Thanks for the quick response!

Revision history for this message

Cody Stevens (cody-stevens) said on 2011-09-11:

#3

Also after changing the retentions I did a find for the *wsp files and did a whisper-resize.py on them with the new retentions.

If this helps here is some more info:

/usr/local/bin/whisper-info.py /scratch/graphite/storage/whisper/carbon/agents/graphch01/metricsReceived.wsp
maxRetention: 315568800
xFilesFactor: 0.5
fileSize: 1985080

Archive 0
retention: 2592000
secondsPerPoint: 60
points: 43200
size: 518400
offset: 64

Archive 1
retention: 5184000
secondsPerPoint: 300
points: 17280
size: 207360
offset: 518464

Archive 2
retention: 15552000
secondsPerPoint: 900
points: 17280
size: 207360
offset: 725824

Archive 3
retention: 315568800
secondsPerPoint: 3600
points: 87658
size: 1051896
offset: 933184

Revision history for this message

chrismd (chrismd) said on 2011-09-11:

#4

Aman is right you will see gaps if datapoints are not sent at expected intervals per your storage-schemas.conf, but I'll assume for the moment that isn't the problem.

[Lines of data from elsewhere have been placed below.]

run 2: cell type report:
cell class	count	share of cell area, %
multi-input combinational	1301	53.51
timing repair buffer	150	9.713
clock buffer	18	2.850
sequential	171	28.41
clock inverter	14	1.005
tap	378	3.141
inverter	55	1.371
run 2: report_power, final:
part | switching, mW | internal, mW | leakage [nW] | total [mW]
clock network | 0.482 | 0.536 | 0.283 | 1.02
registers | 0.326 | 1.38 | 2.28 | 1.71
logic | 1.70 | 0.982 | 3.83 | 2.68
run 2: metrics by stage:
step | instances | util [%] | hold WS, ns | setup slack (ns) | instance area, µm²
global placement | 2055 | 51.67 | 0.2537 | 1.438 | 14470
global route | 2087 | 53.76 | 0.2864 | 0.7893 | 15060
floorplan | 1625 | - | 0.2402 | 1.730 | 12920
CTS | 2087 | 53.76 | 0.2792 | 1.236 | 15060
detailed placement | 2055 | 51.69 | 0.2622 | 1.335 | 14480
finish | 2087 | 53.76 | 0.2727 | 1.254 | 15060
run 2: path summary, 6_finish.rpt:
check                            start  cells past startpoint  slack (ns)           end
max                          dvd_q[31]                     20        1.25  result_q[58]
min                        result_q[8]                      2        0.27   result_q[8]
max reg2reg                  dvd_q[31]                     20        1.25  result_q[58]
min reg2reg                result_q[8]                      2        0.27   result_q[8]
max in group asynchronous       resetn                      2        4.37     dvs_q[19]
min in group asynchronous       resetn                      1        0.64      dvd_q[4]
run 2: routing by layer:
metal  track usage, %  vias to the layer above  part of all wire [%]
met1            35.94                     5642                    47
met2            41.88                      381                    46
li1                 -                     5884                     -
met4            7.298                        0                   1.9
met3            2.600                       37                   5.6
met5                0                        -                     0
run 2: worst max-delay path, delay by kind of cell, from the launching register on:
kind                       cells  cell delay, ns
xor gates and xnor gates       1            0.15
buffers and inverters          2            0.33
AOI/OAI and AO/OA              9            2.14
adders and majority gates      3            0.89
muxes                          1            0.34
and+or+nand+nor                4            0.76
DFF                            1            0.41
### config.mk
export PLATFORM = sky130hd
export DESIGN_NAME = ex_stage
export DESIGN_NICKNAME = d
export VERILOG_FILES = /design/src/rtl/ex_pkg.sv /design/src/rtl/ex_stage_muldiv_unit.sv /design/src/rtl/ex_stage.sv
export SDC_FILE = /design/constraint.sdc
export NUM_CORES = 2
export LEC_CHECK = 0
export ABC_AREA = 1
export CORE_ASPECT_RATIO = 1.25
export CORE_UTILIZATION = 60
export DETAILED_ROUTE_END_ITERATION = 16
export GPL_ROUTABILITY_DRIVEN = 0
export HOLD_SLACK_MARGIN = 0.06
export PLACE_DENSITY = 0.9
export SYNTH_ARGS = -nofsm -noshare
export SYNTH_HDL_FRONTEND = slang
export SYNTH_SLANG_ARGS = --single-unit
### constraint.sdc
create_clock -name clk -period 6.9 [get_ports clk]
set_input_delay 1.38 -clock clk [delete_from_list [all_inputs] [get_ports clk]]
set_output_delay 1.38 -clock clk [all_outputs]
set_load 0.005 [all_outputs]
--- src/rtl/i2c_config_sequencer.sv ---
// Boot-time WM8731 configuration sequencer: writes an 8-entry register table through i2c_master.
// Optional I2C_CFG_AUTOSTART_EN: the sequence starts on the first clk edge after reset release.
module i2c_config_sequencer #(
    parameter logic [6:0]  SLAVE_ADDR     = 7'h1A,
    parameter int unsigned MAX_RETRIES    = 3,
    parameter int unsigned GAP_CYCLES     = 4,
    parameter int unsigned TIMEOUT_CYCLES = 64
) (
    input  logic       clk,
    input  logic       reset,
    input  logic       start,
    output logic [6:0] i2c_slav_addr,
    output logic       i2c_read_not_write,
    output logic [7:0] i2c_reg_addr,
    output logic [7:0] i2c_write_data,
    output logic       i2c_write_valid,
    input  logic       i2c_write_ready,
    input  logic       i2c_error,
    output logic       busy,
    output logic       done,
    output logic       fail,
    output logic [2:0] cmd_index
);

    localparam int unsigned RetryW = (MAX_RETRIES > 1) ? $clog2(MAX_RETRIES + 1) : 1;
    localparam int unsigned GapW   = (GAP_CYCLES > 1) ? $clog2(GAP_CYCLES) : 1;
    localparam int unsigned TmoW   = (TIMEOUT_CYCLES > 1) ? $clog2(TIMEOUT_CYCLES) : 1;

    localparam logic [RetryW-1:0] RetryMax = RetryW'(MAX_RETRIES);
    localparam logic [GapW-1:0]   GapLast  = GapW'(GAP_CYCLES - 1);
    localparam logic [TmoW-1:0]   TmoLast  = TmoW'(TIMEOUT_CYCLES - 1);

    typedef enum logic [2:0] {
        StIdle, StReq, StWaitBusy, StWaitDone, StCheck, StGap, StDone, StFail
    } state_e;

    state_e            state_q;
    logic [2:0]        index_q;
    logic [RetryW-1:0] retry_q;
    logic [GapW-1:0]   gap_q;
    logic [TmoW-1:0]   tmo_q;
    logic              err_q;
    logic              busy_q;
    logic              done_q;
    logic              fail_q;
    logic [7:0]        addr_q;
    logic [7:0]        data_q;
    logic              start_go;

    // {reg_addr, write_data}
    function automatic logic [15:0] table_entry(input logic [2:0] idx);
        logic [15:0] e;
        case (idx)
            3'd0:    e = {8'h1E, 8'h00};
            3'd1:    e = {8'h00, 8'h17};
            3'd2:    e = {8'h08, 8'h15};
            3'd3:    e = {8'h0A, 8'h00};
            3'd4:    e = {8'h0C, 8'h00};
            3'd5:    e = {8'h0E, 8'h42};
            3'd6:    e = {8'h10, 8'h00};
            default: e = {8'h12, 8'h01};
        endcase
        return e;
    endfunction

`ifdef I2C_CFG_AUTOSTART_EN
    logic auto_q;

    always_ff @(posedge clk or posedge reset) begin
        if (reset) begin
            auto_q <= 1'b1;
        end else begin
            auto_q <= 1'b0;
        end
    end

    assign start_go = start | auto_q;
`else
    assign start_go = start;
`endif

    always_ff @(posedge clk or posedge reset) begin
        if (reset) begin
            state_q <= StIdle;
            index_q <= 3'd0;
            retry_q <= '0;
            gap_q   <= '0;
            tmo_q   <= '0;
            err_q   <= 1'b0;
            busy_q  <= 1'b0;
            done_q  <= 1'b0;
            fail_q  <= 1'b0;
            addr_q  <= 8'h00;
            data_q  <= 8'h00;
        end else begin
            case (state_q)
                StIdle, StDone, StFail: begin
                    if (start_go) begin
                        state_q          <= StReq;
                        index_q          <= 3'd0;
                        retry_q          <= '0;
                        tmo_q            <= '0;
                        err_q            <= 1'b0;
                        busy_q           <= 1'b1;
                        done_q           <= 1'b0;
                        fail_q           <= 1'b0;
                        {addr_q, data_q} <= table_entry(3'd0);
                    end
                end
                StReq: begin
                    if (i2c_write_ready) begin
                        state_q <= StWaitBusy;
                    end
                end
                StWaitBusy: begin
                    tmo_q <= tmo_q + 1'b1;
                    if (!i2c_write_ready) begin
                        state_q <= StWaitDone;
                    end else if (tmo_q == TmoLast) begin
                        err_q   <= 1'b1;
                        state_q <= StCheck;
                    end
                end
                StWaitDone: begin
                    tmo_q <= tmo_q + 1'b1;
                    // The NACK flag is only valid on the first cycle ready is back.
                    if (i2c_write_ready) begin
                        err_q   <= i2c_error;
                        state_q <= StCheck;
                    end else if (tmo_q == TmoLast) begin
                        err_q   <= 1'b1;
                        state_q <= StCheck;
                    end
                end
                StCheck: begin
                    gap_q <= '0;
                    if (!err_q) begin
                        if (index_q == 3'd7) begin
                            state_q <= StDone;
                            busy_q  <= 1'b0;
                            done_q  <= 1'b1;
                        end else begin
                            index_q <= index_q + 3'd1;
                            retry_q <= '0;
                            state_q <= StGap;
                        end
                    end else if (retry_q < RetryMax) begin
                        retry_q <= retry_q + 1'b1;
                        state_q <= StGap;
                    end else begin
                        state_q <= StFail;
                        busy_q  <= 1'b0;
                        fail_q  <= 1'b1;
                    end
                end
                StGap: begin
                    if (gap_q == GapLast) begin
                        gap_q            <= '0;
                        tmo_q            <= '0;
                        err_q            <= 1'b0;
                        state_q          <= StReq;
                        {addr_q, data_q} <= table_entry(index_q);
                    end else begin
                        gap_q <= gap_q + 1'b1;
                    end
                end
                default: state_q <= StIdle;
            endcase
        end
    end

    assign i2c_slav_addr      = SLAVE_ADDR;
    assign i2c_read_not_write = 1'b0;
    assign i2c_reg_addr       = addr_q;
    assign i2c_write_data     = data_q;
    assign i2c_write_valid    = (state_q == StReq);
    assign busy               = busy_q;
    assign done               = done_q;
    assign fail               = fail_q;
    assign cmd_index          = index_q;

endmodule

--- config.mk ---
export PLATFORM = sky130hd
export DESIGN_NAME = i2c_config_sequencer
export DESIGN_NICKNAME = d
export VERILOG_FILES = /design/src/rtl/i2c_config_sequencer.sv
export SDC_FILE = /design/constraint.sdc
export NUM_CORES = 1
export LEC_CHECK = 0
export CAP_MARGIN = 20
export CELL_PAD_IN_SITES_DETAIL_PLACEMENT = 1
export CELL_PAD_IN_SITES_GLOBAL_PLACEMENT = 2
export CORE_MARGIN = 5
export CORE_UTILIZATION = 33
export DETAILED_ROUTE_END_ITERATION = 10
export PLACE_DENSITY = 0.84
export SLEW_MARGIN = 20
export SYNTH_ARGS = -nofsm -noshare
export SYNTH_HDL_FRONTEND = slang
export SYNTH_SLANG_ARGS = --single-unit
--- constraint.sdc ---
create_clock -name clk -period 5.6 [get_ports clk]
set_clock_uncertainty 0.1 [all_clocks]
set_input_delay 0.84 -clock clk [delete_from_list [all_inputs] [get_ports clk]]
set_output_delay 0.84 -clock clk [all_outputs]
set_load 0.005 [all_outputs]
### After elaboration in Yosys (flattened, before gate mapping)

Index checks and enable logic that the tools add are counted.

| cells by class | value |
|---|---|
| bitwise logic cells | 0 |
| divide/modulo/power cells | 0 |
| add/sub/neg operators | 4 |
| reductions and logical operators | 18 |
| shift-type cells | 0 |
| mux-type cells | 48 |
| magnitude comparators | 1 |
| multiply operators | 0 |
| equal/unequal tests | 29 |

Operators by type and width:

| kind | count |
|---|---|
| one-hot mux 13 bit (7 select lines) | 1 |
| 2-to-1 mux 8 bit | 4 |
| one-hot mux 8 bit (2 select lines) | 2 |
| 2-to-1 mux 3 bit | 10 |
| equality test 3 bit, second input constant | 8 |
| AND reduction 4 bit | 6 |
| one-hot mux 3 bit (6 select lines) | 1 |
| one-hot mux 6 bit (3 select lines) | 1 |
| != test 2 bit, second input constant | 8 |
| 2-to-1 mux 2 bit | 7 |
| 2-to-1 mux 1 bit | 13 |
| equality test 3 x 2 -> 1 bit, second input constant | 4 |
| 2-to-1 mux 6 bit | 2 |
| != test 3 bit, second input constant | 4 |
| AND reduction 3 bit | 3 |
| one-hot mux 2 bit (2 select lines) | 2 |
| adder 6 x 1 -> 6 bit, second input constant | 1 |
| equality test 3 x 1 -> 1 bit, second input constant | 2 |
| equality test 6 bit, second input constant | 1 |
| logical NOT 3 bit | 2 |
| one-hot mux 1 bit (2 select lines) | 3 |
| one-hot mux 3 bit (2 select lines) | 1 |
| nonzero test 2 bit | 3 |
| adder 2 x 1 -> 2 bit, second input constant | 2 |
| other kinds (9) | 9 |

| word-level totals | value |
|---|---|
| memory bits (read-only) | 0 |
| logic and storage cells | 111 |
| bits in latches | 0 |
| memories kept | 0 |
| RAM bits | 0 |
| register bits | 36 |
| input bits | 5 |

### Depth between registers and ports, before layout

Gate-level depths: netlist of the first run.

| depth | value |
|---|---|
| depth in word-level cells | 4 |
| depth in mapped cells | 6 |
| mapped depth without buffers | 6 |

### Least setup slack after synthesis of the first run

Ideal clock, no wire load.

| timing | value |
|---|---|
| path type | input -> register |
| from | in start |
| to | reg tmo_q[5] |
| path buffers | 0 |
| arrival | 1803 ps |
| setup time | 78 ps |
| cell stages on the path | 4 |
| slack | 3619 ps |
| cell sequence | nor3b_2 a211oi_4 or4_1 a21oi_1 |

| on the way | value |
|---|---|
| cells in the longest elaborated chain, start to end | 2 |

Ends and longest elaborated chain:

| item | RTL line | source |
|---|---|---|
| start: declaration | 11 | `input logic start,` |
| != test 2 bit (no line) | n/a |  |
| AND reduction 3 bit (no line) | n/a |  |
| end signal: assignment | 116 | `tmo_q <= tmo_q + 1'b1;` |
| end signal: assignment | 125 | `tmo_q <= tmo_q + 1'b1;` |
| end: declaration | 41 | `logic [TmoW-1:0] tmo_q;` |

No other way between the ends.
A chain may end at the register's enable or synchronous reset.

### Final worst setup path of the first run

| timing | value |
|---|---|
| from | reg state_q[1] |
| to | out i2c_write_valid |

| on the way | value |
|---|---|
| cells in the longest elaborated chain, start to end | 1 |

Ends and longest elaborated chain:

| item | RTL line | source |
|---|---|---|
| start: declaration | 37 | `state_e state_q;` |
| start signal: assignment | 84 | `state_q <= StIdle;` |
| start signal: assignment | 99 | `state_q <= StReq;` |
| start signal: assignment | 112 | `state_q <= StWaitBusy;` |
| equality test 3 x 1 -> 1 bit | 176 | `assign i2c_write_valid = (state_q == StReq);` |
| end: declaration | 16 | `output logic i2c_write_valid,` |

No other way between the ends.

==> results of run 1 <==
==> cell type report <==
| cell class | count | area, um^2 | area share, % |
|---|---|---|---|
| multi-input combinational | 145 | 910.9 | 45.87 |
| sequential | 28 | 700.7 | 35.29 |
| timing repair buffer | 20 | 200.2 | 10.08 |
| tap | 70 | 87.58 | 4.411 |
| clock buffer | 3 | 41.29 | 2.079 |
| clock inverter | 1 | 30.03 | 1.512 |
| inverter | 4 | 15.01 | 0.7561 |
==> through the flow <==
stage          hold slack, ns  utilization [%]
3_3_place_gp           0.3751            37.24
6_report               0.4009            38.63
3_5_place_dp           0.3831            37.24
5_1_grt                0.4159            38.63
2_1_floorplan          0.3538                -
4_1_cts                0.4057            38.63
==> registers in the layout (all words and copies together) (netlist names) <==
signal / count
i2c_write_data: 4
busy: 1
cmd_index: 3
err_q: 1
fail: 1
gap_q: 2
done: 1
tmo_q: 6
retry_q: 2
state_q: 3
i2c_reg_addr: 4
==> layer usage <==
metal | up-vias | GRT usage [%]
met5 | - | 0
met3 | 2 | 2.603
li1 | 665 | -
met1 | 682 | 16.59
met2 | 22 | 20.27
met4 | 0 | 1.961
==> cell usage in the layout, fill, tap and decap left out, drive strengths merged, types with 3 or more instances in the layout <==
cell and instances:
ha 8, nor2 17, o21ai 13, a22o 4, mux2i 3, nand2b 4
nor3b 3, nand2 17, nand3 3, a21oi 9, conb 15, inv 4
o22a 3, dfrtp 28, nor3 3, nor2b 4, a31oi 5, clkbuf 3
clkdlybuf4s50 20, o31ai 3
==> logic make-up after synthesis <==
kind of cell / Yosys count
AO/OA/AOI/OAI: 55
XOR/XNOR: 1
adder cells (fa/ha/maj): 9
buffers and inverters: 29
flip-flops: 28
multiplexers: 3
other: 2
AND/OR/NAND/NOR: 62
==> critical path, stage by stage (launching register included) <==
cell	delay [ns]
dfrtp_1	0.58
nor2_1	0.21
and2_1	0.14
clkdlybuf4s50_1	0.50
==> report_power, final <==
part           internal (W)  switching [W]  total (W)
registers          0.000239      0.0000739   0.000312
logic              0.000136       0.000160   0.000297
clock network     0.0000958      0.0000661   0.000162
==> path summary, 6_finish.rpt <==
| path | slack [ns] | to | depth (start not counted) |
|---|---|---|---|
| hold / removal | 0.40 | busy | 1 |
| max in group asynchronous | 4.16 | state_q[2] | 2 |
| min in group asynchronous | 0.84 | tmo_q[5] | 2 |
| setup / recovery | 2.96 | i2c_write_valid | 3 |
| hold reg to reg | 0.40 | busy | 1 |
| setup reg to reg | 3.45 | tmo_q[5] | 4 |
==> metrics.csv, run 1 <==
metric,value,unit
clock-sinks,28,
synth_top_family_by_area,compound AO/OA/AOI/OAI gates,
netlist_instances,189,
stdcell_count,271,
synth_edf_count,0,
place_congestion,0.7781,
fin_ws,2.958,ns
grt_pass1_wl,6.541,mm
power.density,388.3,mW/mm^2
grt-ovfl-total,0,
wl_met3,150,um
htree_levels,1,
synth_top_area_share,40.11,%
cts_buffers,3,
hold_viol_final,0,
drtIter0Drc,29,
fmax,378.4,MHz
wl_met1,1.928,mm
synth_area_leader_cell,dfrtp_1,
hold_buffers,0,
antenna_found_initial,0,
critPathLaunch,state_q[1],
post_cts_buffers,0,
final_area,0.001986,mm^2
routed_wl,3.879,mm
worstHoldStart,busy,
via_per_inst,5.059,
cts_tree,done,
wl_per_cell,14.31,um
dp_hpwl,2.853,mm
die_h,82.75,um
antenna_cells,0,
synth_compound_area_share,22.42,%
area_delta_synth_final,13.68,%
hold_path_class,reg2reg,
critPathLaunchType,register,
outcome,"complete, no violations",
drive_gt1_share,5.970,%
p_total,0.0007711,W
placed_cells,267,
cts_resized,0,
worstReg2RegStart,state_q[0],
avgSynthCellArea,9.242,um^2
yosys.area_share.adder,6.304,%
rsz0062_at_grt,no,
synth-simple-area-share,17.98,%
drv_slew,0,
worst_ep_arrival_time,1.70,ns
ant_nets,0,
ys_seq_area_share,40.11,%
die_w,82.75,um
grt_pass1_vias,1343,
track_usage,12.21,%
rows,26,
top_layer,met4,
drtPass1Iterations,4,
grt_max_degree,29,
setup_tns,0,ns
postPlaceCellArea,0.001914,mm^2
dp_slack,2.799,ns
synth.area.mux_share,1.719,%
core_area,0.005140,mm^2
setup_viol,0,
die_area,0.006848,mm^2
fillers,623,
crit_fanout,16,
clk_pin_slew,0.09,ns
power_leakage,0.8392,nW
synth.most_common_cell,dfrtp_1,
synth_area,0.001747,mm^2
worstMarginPinSlew,0.6035,ns
yosys_warnings,0,
layout_min_cycle_time,2.642,ns
synth-seq-cells,28,
async_reset_ff_share,100.0,%
portBuffers,20,
synthTopCellsByArea,"dfrtp_1, buf_4, ha_1",
worstPathRequired,4.66,ns
post-route-period-util,47.19,%
yosys-top-cells-count,"dfrtp_1, buf_4, nand2_1, nor2_1, o21ai_0",
synth_xor_area_share,0.5014,%
routed-wl-met2,1.785,mm
critPathCaptureType,output port,
cts_buffer_depth,2,
clk_latency,0.28,ns
vias,1371,
io_pins,36,
nNetsFinal,215,
clock-root-buffer,clkbuf_8,
critical_path_class,reg2out,
synth.distinct_cells,49,
synth_flop_cell,dfrtp_1,
slew_headroom,59.71,%
peakVddDrop,0.0002032,V
start_util,33.98,%
maxCapViolCount,0,
drc,0,
No activity file was read; power rests on OpenSTA's default activity.
==> inputs of run 2 (changes only) <==
--- a/config.mk
+++ b/config.mk
@@ -9,9 +9,9 @@
 export CELL_PAD_IN_SITES_DETAIL_PLACEMENT = 1
 export CELL_PAD_IN_SITES_GLOBAL_PLACEMENT = 2
 export CORE_MARGIN = 5
-export CORE_UTILIZATION = 33
+export CORE_UTILIZATION = 31
 export DETAILED_ROUTE_END_ITERATION = 10
-export PLACE_DENSITY = 0.84
+export PLACE_DENSITY = 0.8
 export SLEW_MARGIN = 20
 export SYNTH_ARGS = -nofsm -noshare
 export SYNTH_HDL_FRONTEND = slang
==> constraint.sdc (replaced) <==
create_clock -name clk -period 2.7 [get_ports clk]
set_clock_uncertainty 0.1 [all_clocks]
set_input_delay 0.405 -clock clk [delete_from_list [all_inputs] [get_ports clk]]
set_output_delay 0.405 -clock clk [all_outputs]
set_load 0.005 [all_outputs]
==> run 2 against run 1 <==
  * Combinational power grew 120%
  * Die area grew 5.7%
  * Core utilization shrank 2.3 points
  * Register-to-register slack lost 2.9 ns
  * Critical path type unchanged
  * Largest cell class unchanged
  * Largest power group is now combinational cells
  * Highest routed layer unchanged
==> metrics.csv, run 2 (synthesis results as in run 1) <==
metric,value,unit,change
die_h,85.06,um,+2.8%
final_common_cell,dfrtp_1,,
hold_viol_final,0,,unchanged
worstMarginPinSlew,0.5567,ns,-0.04682 ns
clock-root-buffer,clkbuf_8,,
wl_per_cell,14.17,um,-1.0%
die_w,85.06,um,+2.8%
nNetsFinal,217,,+0.93%
critPathLaunchType,register,,
vias,1356,,-1.1%
power.density,805.2,mW/mm^2,+110%
fin_ws,0.4705,ns,-2.487 ns
fin_util,36.38,%,-2.3 points
antenna_cells,0,,unchanged
htree_levels,1,,unchanged
hold_buffers,0,,unchanged
peakVddDrop,0.0003276,V,+61%
drive_gt1_share,6.404,%,+0.43 points
drtPass1Iterations,4,,unchanged
ant_nets,0,,unchanged
slew_headroom,62.72,%,+3.0 points
track_usage,11.35,%,-0.87 points
grt_max_degree,29,,unchanged
critPathCaptureType,output port,,
grt_pass1_wl,6.679,mm,+2.1%
hold_path_class,in2async,,
cts_resized,0,,unchanged
worstPathRequired,2.19,ns,-2.47 ns
place_congestion,0.7076,,-9.1%
drc,0,,unchanged
maxCapViolCount,0,,unchanged
rsz0062_at_grt,no,,
cts_buffers,3,,unchanged
clock-sinks,28,,unchanged
crit_fanout,16,,unchanged
dp_hpwl,2.856,mm,+0.13%
critical_path_class,reg2out,,
die_area,0.007235,mm^2,+5.7%
worst_ep_arrival_time,1.72,ns,+0.02 ns
largest_reg_flops,6,,unchanged
fin_hold_ws,0.3830,ns,-0.01782 ns
portBuffers,20,,unchanged
drtIter0Drc,51,,+76%
dp_slack,0.3574,ns,-2.442 ns
clk_latency,0.28,ns,about the same
crit_path_max_incr_delay,0.58,ns,about the same
core_area,0.005507,mm^2,+7.1%
final_cell_mix,"dfrtp_1, clkdlybuf4s50_1, nand2_1, nor2_1, conb_1",,
critPathSlowestCell,dfrtp_1,,
grt-ovfl-total,0,,unchanged
rows,27,,+3.8%
cts_buffer_depth,2,,unchanged
drv_slew,0,,unchanged
grt_pass1_vias,1433,,+6.7%
clk_pin_slew,0.10,ns,about the same
start_util,31.72,%,-2.3 points
area_delta_synth_final,14.68,%,
post-route-period-util,82.57,%,
io_pins,36,,unchanged
setup_viol,0,,unchanged
post_cts_buffers,0,,unchanged
via_per_inst,4.931,,-2.5%
critPathLaunch,state_q[1],,
routed_wl,3.896,mm,+0.44%
layout_min_cycle_time,2.229,ns,
antenna_found_initial,0,,unchanged
outcome,"complete, no violations",,
cts_tree,done,,
worstReg2RegStart,state_q[2],,
fmax,448.5,MHz,
setup_tns,0,ns,unchanged
cp_cell_sequence,nor2_1 > and2_1 > clkdlybuf4s50_1,,
power_leakage,0.8497,nW,+1.3%
top_register,tmo_q,,
[run 2: cell types whose count changed in the layout (fill, tap and decap cells not counted), sizes merged]
cell and delta:
buf +2
[run 2: metrics by stage]
| stage | cells | total power, W | instance area (um^2) |
|---|---|---|---|
| 6_report | 275 | 0.001613 | 2003 |
| 5_1_grt | 275 | 0.001757 | 2003 |
| 4_1_cts | 275 | 0.001641 | 2003 |
| 3_5_place_dp | 271 | 0.001287 | 1932 |
| 3_3_place_gp | 271 | 0.001278 | 1932 |
| 2_1_floorplan | 202 | 0.001128 | 1795 |
[run 2: cell type report]
class	instances	area, um^2
Fill cell	626	3503
Multi-Input combinational cell	145	910.9
Sequential cell	28	700.7
Timing Repair Buffer	22	215.2
Tap cell	72	90.09
Clock buffer	3	41.29
Clock inverter	1	30.03
Inverter	4	15.01
[run 2: worst paths after layout]
path	endpoint	slack, ns	cells after the start
worst min register to register	gap_q[1]	0.40	2
worst max-delay path	i2c_write_valid	0.47	3
min in group clk	gap_q[1]	0.40	2
max in group asynchronous	retry_q[1]	1.85	3
worst min-delay path	i2c_write_data[0]	0.38	3
worst max register to register	tmo_q[5]	0.60	4
[run 2: worst max-delay path: cells and delay by family, from the launching register on]
family                 cells  cell delay (ns)
AND/OR/NAND/NOR            2             0.36
flip-flops                 1             0.58
buffers and inverters      1             0.50
[run 2: power by group]
| part | switching [W] | internal [W] |
|---|---|---|
| combinational | 0.000356 | 0.000294 |
| sequential | 0.000128 | 0.000495 |
| clock | 0.000141 | 0.000199 |
| total | 0.000625 | 0.000988 |
[run 2: metal layers]
layer  global-route usage, %  share of wire, %
met5                       0                 0
met4                   4.317               1.7
met3                   1.553               3.1
met2                   19.49                47
met1                   14.36                48
==> inputs of run 3 (changes only) <==
==> constraint.sdc (replaced) <==
create_clock -name clk -period 2.2 [get_ports clk]
set_clock_uncertainty 0.1 [all_clocks]
set_input_delay 0.33 -clock clk [delete_from_list [all_inputs] [get_ports clk]]
set_output_delay 0.33 -clock clk [all_outputs]
set_load 0.005 [all_outputs]
==> run 3 against run 2 <==
  * Hold slack worse by 0.071 ns
  * Non-clock buffer count increased by 7
  * Via count up 2.1%
  * Wire length about the same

Once you get graphite over a few hundred thousand metrics per minute some extra config tuning is often required. Also it is quite likely that the severity of the performance problems was due to the creates. Once the creates have largely stopped performance will often continue to suffer for a while afterwards because creates pollute the system's I/O buffers with useless data, causing subsequent writes to be synchronous until the I/O buffers get repopulated with useful data. By "useful" I mean the first and last block of each wsp file. When the first block is cached, reading the header of each file (which is done for each write operation) is much faster and the last block makes graphing requests much less expensive.

That said, that itself is a temporary problem that should simply go away after "a while" (anywhere from a few minutes to a couple hours depending on how many wsp files you have, how much ram you have, etc). Once that has passed the most important config options for you to tune are as follows:

Note the goal here is to find a balance that gives you stable performance, watch utilization % in iostat, your disks should be in the 25-50% utilized range.

If your disks are over 50% utilized, you probably want to lower MAX_UPDATES_PER_SECOND. The default of 1000 is too high, I'd try something in the 500-800 range (depending on how fast your storage is).

If your utilization is too low, look at carbon's CPU usage (all the daemons involved). If it is CPU-bound there are various ways to address that.

Your MAX_CACHE_SIZE should be at least double your "equilibrium cache size", where equilibrium is the steady state achieved after the system has been running for a while (I/O buffers are primed as I described above). It is possible to set this too high however, the larger it is the more memory carbon-cache can use. There is a tipping point at which carbon-cache's size starves the system of free memory to use for I/O buffers, which slows down throughput even more, which causes the cache to continue to grow until... bad things happen. This requires some testing as every system is different, I used a value of 10 million here on a system that had 48G of ram. Your mileage may vary.

It can be tempting to raise MAX_CREATES_PER_MINUTE as you did, but the fallout is that the system's I/O buffers can get polluted with a bunch of brand new wsp files, which are huge compared to datapoint updates, thus the system can run out of buffer space quickly causing writes to become synchronous. Once writes are synchronous performance suffers massively and you can only wait until buffer space becomes available again. That is why I suggest leaving it at a low value like 60, because it is low enough that your system can keep running and constantly be creating metrics without hurting performance. That's the theory anyways, it has worked quite well for me in the past.